XRPLのステーブルコイン市場は世界全体の約0.1%前後の規模 もうブリッジ通貨どころじゃないよね

XRPL上のXRPが国際決済のブリッジ通貨として機能するための流動性は、現状では十分とは言い難い状況にあります。

そもそもブリッジ通貨という仕組みが成立するためには、いくつかの前提条件が必要です。最も重要なのは、巨大な流動性と深い市場、そして世界中で常時取引される十分な取引量です。仲介通貨は、ある通貨から別の通貨へ資金を移動する際に一時的に資産が集中する役割を担います。そのため、大量の売買が行われても価格が大きく動かないほどの市場の厚みと流動性がなければ、実務上の決済インフラとして機能させることは困難になります。

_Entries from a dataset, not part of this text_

==> 12-16: inputs <==
==> flow/design.v <==
module master (
	input wire clk,
	input wire rst_n,
	input wire [4:0] paddr,
	input wire [31:0] pwdata,
	input wire pwrite_in,
	input wire pready,
	output reg psel,
	output reg penable,
	output reg pwrite,
	output reg [4:0] paddr_out,
	output reg [31:0] pwdata_out
);
reg [1:0] state, next_state;
localparam IDLE = 2'b00;
localparam SETUP = 2'b01;
localparam ACCESS = 2'b10;
localparam WAIT = 2'b11;
always @(posedge clk or negedge rst_n) begin
	if(!rst_n) begin
		state <= IDLE;
	end else begin
		state <= next_state;
	end
end
always @(*) begin
	case (state)
		IDLE: begin
			next_state <=  SETUP; 
		end
		SETUP: begin
			next_state <= ACCESS;
		end
		ACCESS: begin
			next_state <= (pready) ? IDLE : WAIT;
		end
		WAIT: begin
			next_state <= (pready) ? IDLE : WAIT;
		end
	endcase
end
always @(posedge clk or negedge rst_n) begin
	if(!rst_n) begin
		psel <= 1'b0;
		penable <= 1'b0;
		pwrite <= 1'b0;
		paddr_out = 5'h00;
		pwdata_out = 32'h00000000;
	end else begin
		case (state) 
			IDLE: begin
				psel <= 1'b0;
				penable <= 1'b0;
				pwrite <= 1'b0;
			end
			SETUP: begin
				psel <= 1'b1;
				pwrite <= pwrite_in;
			end
			ACCESS: begin
				penable <= 1'b1;
				if(!pready) begin
					paddr_out <= paddr;
					pwdata_out <= pwdata;
				end 
			end
			WAIT: begin	
				if(!pready) begin
					paddr_out <= paddr;
					pwdata_out <= pwdata;
				end
			end
		endcase
	end
end	
endmodule
module slave (
	input wire clk,
	input wire rst_n,
	input wire psel,
	input wire penable,
	input wire pwrite,
	input wire [4:0] paddr,
	input wire [31:0] pwdata,
	output reg pready,
	output reg [31:0] data
);
reg [1:0] state, next_state;
reg [31:0] memory[31:0];
integer i;
reg [2:0] slave_time;
localparam IDLE = 2'b00;
localparam SETUP = 2'b01;
localparam ACCESS = 2'b10;
always @(posedge clk or negedge rst_n) begin
	if(!rst_n) begin
		state <= IDLE;
	end else begin
		state <= next_state;
	end
end
always @(*) begin
	case (state) 
		IDLE: next_state <= (psel) ? SETUP : IDLE; 
		SETUP: next_state <= (psel && penable) ? ACCESS : SETUP;
		ACCESS: next_state <= IDLE;
		default: next_state <= IDLE;
	endcase
end
always @(posedge clk or negedge rst_n) begin
	if(!rst_n) begin
		pready <= 1'b0;
		data <= 32'h00000000;
		for(i = 0; i < 32; i = i + 1) begin
			memory[i] <= 32'h00000000;
		end
		slave_time <= 3'b000;
	end else begin
		if(state == ACCESS) begin
			if(slave_time == 3'b100) begin
				if(pwrite) begin
					memory[paddr] <= pwdata;
					pready <= 1'b1;
					data <= 32'h00000000;
				end else begin
					data <= memory[paddr];
					pready <= 1'b1;
				end
				slave_time <= 3'b000;
			end else begin
				slave_time <= slave_time + 1'b1;
			end
		end else begin
			pready <= 1'b0;
		end
	end
end
endmodule
module top(
	input wire clk,
	input wire rst_n,
	input wire [4:0] paddr,
	input wire [31:0] pwdata,
	input wire pwrite_in,
	output reg [31:0] data,
	output reg pready
);
wire psel, penable, pwrite, pready_internal;
wire [4:0] paddr_internal;
wire [31:0] pwdata_internal, data_out;
master ic1 (
	.clk(clk),
	.rst_n(rst_n),
	.paddr(paddr),
	.pwdata(pwdata),
	.pwrite_in(pwrite_in),
	.pready(pready_internal),
	.psel(psel),
	.penable(penable),
	.pwrite(pwrite),
	.paddr_out(paddr_internal),
	.pwdata_out(pwdata_internal)
);
slave ic2 (
	.clk(clk),
	.rst_n(rst_n),
	.psel(psel),
	.penable(penable),
	.pwrite(pwrite),
	.paddr(paddr_internal),
	.pwdata(pwdata_internal),
	.pready(pready_internal),
	.data(data_out)
);
always @(*) begin
	pready <= pready_internal;
	data <= data_out;
end
endmodule
==> flow/run.sh <==
#!/bin/bash
# the make line also repeats each setting of config.mk as NAME=value (left out here)
make -C /OpenROAD-flow-scripts/flow DESIGN_CONFIG=/design/flow/config.mk WORK_HOME=/design/flow/orfs CLKGATE_MAP_FILE= finish
==> flow/config.mk <==
export PLATFORM = sky130hd
export DESIGN_NAME = top
export DESIGN_NICKNAME = top
export VERILOG_FILES = /design/flow/design.v
export SDC_FILE = /design/flow/constraint.sdc
export NUM_CORES = 4
export LEC_CHECK = 0
export CAP_MARGIN = 20
export CORE_MARGIN = 2
export CORE_UTILIZATION = 66
export GPL_TIMING_DRIVEN = 1
export PLACE_DENSITY_LB_ADDON = 0.24
export SETUP_SLACK_MARGIN = -0.19
export SLEW_MARGIN = 25
==> flow/constraint.sdc <==
create_clock -name core_clock -period 2.71 [get_ports {clk}]
set_input_delay 0.5420 -clock core_clock [delete_from_list [all_inputs] [get_ports {clk}]]
set_output_delay 0.5420 -clock core_clock [all_outputs]
set_load 0.01 [all_outputs]
==> 01-18: changes against 12-16 <==
- ABC_AREA: unset -> 1
- CORE_UTILIZATION: 66 -> 72
- CTS_CLUSTER_DIAMETER: unset -> 393
- CTS_CLUSTER_SIZE: unset -> 15
- GPL_TIMING_DRIVEN: 1 -> unset
- PLACE_DENSITY_LB_ADDON: 0.24 -> 0.07
- SETUP_SLACK_MARGIN: -0.19 -> -0.2
- SLEW_MARGIN: 25 -> 20
==> flow/constraint.sdc (replaced) <==
create_clock -name core_clock -period 2.17 [get_ports {clk}]
set_input_delay 0.4340 -clock core_clock [delete_from_list [all_inputs] [get_ports {clk}]]
set_output_delay 0.4340 -clock core_clock [all_outputs]
set_load 0.01 [all_outputs]
==> 07-02: changes against 12-16 <==
- CORE_UTILIZATION: 66 -> 72
- CTS_CLUSTER_DIAMETER: unset -> 45
- CTS_CLUSTER_SIZE: unset -> 22
- PLACE_DENSITY_LB_ADDON: 0.24 -> 0.29
- SETUP_SLACK_MARGIN: -0.19 -> 0.49
==> flow/constraint.sdc (replaced) <==
create_clock -name core_clock -period 3.91 [get_ports {clk}]
set_input_delay 0.7820 -clock core_clock [delete_from_list [all_inputs] [get_ports {clk}]]
set_output_delay 0.7820 -clock core_clock [all_outputs]
set_load 0.01 [all_outputs]
==> 07-07: changes against 12-16 <==
- ABC_AREA: unset -> 1
- CORE_UTILIZATION: 66 -> 72
- CTS_CLUSTER_DIAMETER: unset -> 392
- GPL_TIMING_DRIVEN: 1 -> unset
- PLACE_DENSITY: unset -> 0.6
- PLACE_DENSITY_LB_ADDON: 0.24 -> unset
- SETUP_SLACK_MARGIN: -0.19 -> unset
- SLEW_MARGIN: 25 -> 20
==> flow/constraint.sdc (replaced) <==
create_clock -name core_clock -period 2.17 [get_ports {clk}]
set_input_delay 0.4340 -clock core_clock [delete_from_list [all_inputs] [get_ports {clk}]]
set_output_delay 0.4340 -clock core_clock [all_outputs]
set_load 0.01 [all_outputs]
==> results.txt <==
State of the implementation.

- The run finished, with violations left.
- The checks that failed: negative setup slack.
- The final timing report gives a worst setup slack of -0.227 ns.
- The clock network fraction of design power is 39.8%, for reference.
- The final report lists the setup-violating endpoint count as 410.
- The average wire length per cell after detail routing is 24.8 um, for reference.
- Entering global routing, the biggest net connects 94 pins.
- The switching share of total power is 21.3%, for reference.
- The starting density of the core is 72.7%, for reference.
- The sequential power is 20,600 uW, for reference.
- The global-route met3 utilization is 17.4%, for reference.
That was 01-18.
==> results.txt <==
State of the implementation.

- The flow ran to the end, but the layout failed its checks.
- In this run the layout check failures are negative setup slack.
- The number of OpenROAD warnings is 31, for reference.
- The slack of the critical path is -0.293 ns, for reference.
- The share of the core area taken by cells at floorplan is 66.6%.
- Entering global routing, the biggest net connects 123 pins.
- Routing resource usage on met3 recorded by global route was 13.8%.
- Of the total power, the share spent switching nets is 21.0%.
- Sequential cells consume a total of 16,500 uW.
- The final tally of setup violations is 23, for reference.
- The clock network fraction of design power is 48.9%, for reference.
That was 12-16.
==> results.txt <==
State of the implementation.

- The power report shows net switching accounting for 21.5% of the total.
- Setup repair after global routing could not meet its margin everywhere.
- The delay of the slowest critical-path stage is 0.61 ns, for reference.
- Yosys attributes the largest share of cell area to dfrtp_1 57%, nand2_1 14%, nand3_1 7.4%, o21ai_0 6.4%, o21ai_1 3.9%.
- The final tally of setup violations is 261, for reference.
- The checks that failed were negative setup slack.
- Entering global routing, the biggest net connects 87 pins.
- Routed signal wires occupy layers up through met5.
- The average wire length per cell after detail routing is 27.4 um, for reference.
- The run finished, with violations left.
- Routing resource usage on met3 recorded by global route was 18.6%.
- Once routing completed, OpenROAD measured the worst setup slack at -0.282 ns.
- The clock network fraction of design power is 48.0%, for reference.
That was 07-07.
==> results.txt <==
State of the implementation.

- The run finished with no timing, DRC or antenna violations.
- The slack of the critical path is 0.466 ns, for reference.
- The maximum number of pins on one net before global-route repair is 121, for reference.
- The family with the most delay on the worst path is simple AND/OR/NAND/NOR gates, for reference.
- Before placement the cells fill 72.5% of the core.
- The count of nets after finishing is 3,793, for reference.
- The global-route met3 utilization is 19.1%, for reference.
- The clock network fraction of design power is 49.8%, for reference.
- The chip area estimate from yosys synthesis is 48,600 um2, for reference.
- In this run switching power makes up 23.4% of total power.
- The sequential power is 11,400 uW, for reference.
- In the final routed layout, each cell accounts on average for 36.6 um.
- Per the finish-stage timing summary, setup violations number 0.
That was 07-02.
Power and IR drop assume default switching activity.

現在のXRPLの状況を見ると、その流動性の規模はまだ限定的です。XRPL上に存在するステーブルコインの総額は、2026年時点でおおよそ3億〜3.6億ドル規模とされています。一方、世界全体のステーブルコイン市場は同時期におよそ2500億〜3000億ドル規模に達しています。この数字を比較すると、XRPLが占める割合はおよそ0.1%前後にとどまります。金融インフラとしての規模という観点から見ると、依然として非常に小さなシェアであると言わざるを得ません。

さらに注目すべきなのは、Ripple が発行しているステーブルコイン RLUSD のチェーン別分布です。2026年初頭のデータでは、RLUSDの供給の約77〜80%が Ethereum 上に存在しており、XRPL上にあるのは約20〜23%程度にとどまっています。具体的には、Ethereum上にはおよそ10億〜12億RLUSDが存在するのに対し、XRPL上は約3億〜3.4億RLUSD程度とされています。つまり、Ripple自身が発行するステーブルコインであっても、その流動性の大部分はEthereum側に集中しているという構造になっています。

また、RLUSDはすでに発行から1年以上が経過していますが、流動性の中心は依然としてEthereum側にあります。ステーブルコイン市場では、発行後の比較的早い段階で流動性の中心となるネットワークが決まる傾向があり、この事実は現在の市場構造を理解するうえで重要な指標となります。

この点は、XRPのブリッジ通貨モデルとの関係で重要な意味を持ちます。XRPが想定していたモデルは、「法定通貨 → XRP → 法定通貨」という形で国際送金を仲介するものです。しかし、この仕組みが大規模に機能するためには、世界中の銀行や金融機関が参加し、巨大な流動性が存在することが前提となります。

実際の外国為替市場では、1日の取引量は7兆ドルを超えるとされています。これと比較すると、XRPL上のステーブルコイン市場の数億ドル規模という流動性は、国際金融のスケールから見ればまだ非常に小さい水準です。大手銀行の1日の決済額と比較しても、現在の規模は限定的と言わざるを得ません。

こうした状況の中で見られるのが、Ripple社自身がEthereum上でもRLUSDを発行しているという事実です。結果として、RLUSDの流動性の多くはEthereum側に存在し、XRPLはそれよりも小さな規模のネットワークにとどまるという構造が生まれています。

さらに重要なのは、ステーブルコイン市場そのものがすでに強いネットワーク効果を持つ段階に入っていることです。現在の市場では、

Tether

USD Coin

といった主要なステーブルコインが巨大な流動性を持ち、取引所、DeFi、レンディング、決済など多くの用途で広く利用されています。こうしたインフラが一度形成されると、新規のステーブルコインが同等の流動性を確保することは容易ではありません。

そして、この構造をさらに強固にする可能性があるのがEthereumのスケーリングです。もしEthereumが並列処理の強化やレイヤー2の発展によって処理能力と手数料の問題を大きく改善すれば、すでに集積している流動性、開発者、金融アプリケーションのネットワーク効果がさらに強化される可能性があります。金融市場では流動性は流動性のある場所に集まり続ける傾向があるため、一度形成された市場の重心は時間とともに固定化されやすくなります。

以上を整理すると、XRPLのステーブルコイン市場は世界全体の約0.1%前後の規模にとどまり、さらにRLUSDの流動性の大部分はEthereum上に存在しています。加えて、ステーブルコイン市場はすでに強いネットワーク効果を持つ成熟段階に入りつつあります。このような市場構造を踏まえると、XRPL上のXRPが国際決済のブリッジ通貨として広く機能するためには、現在よりもはるかに大きな流動性の拡大が必要になると考えられます。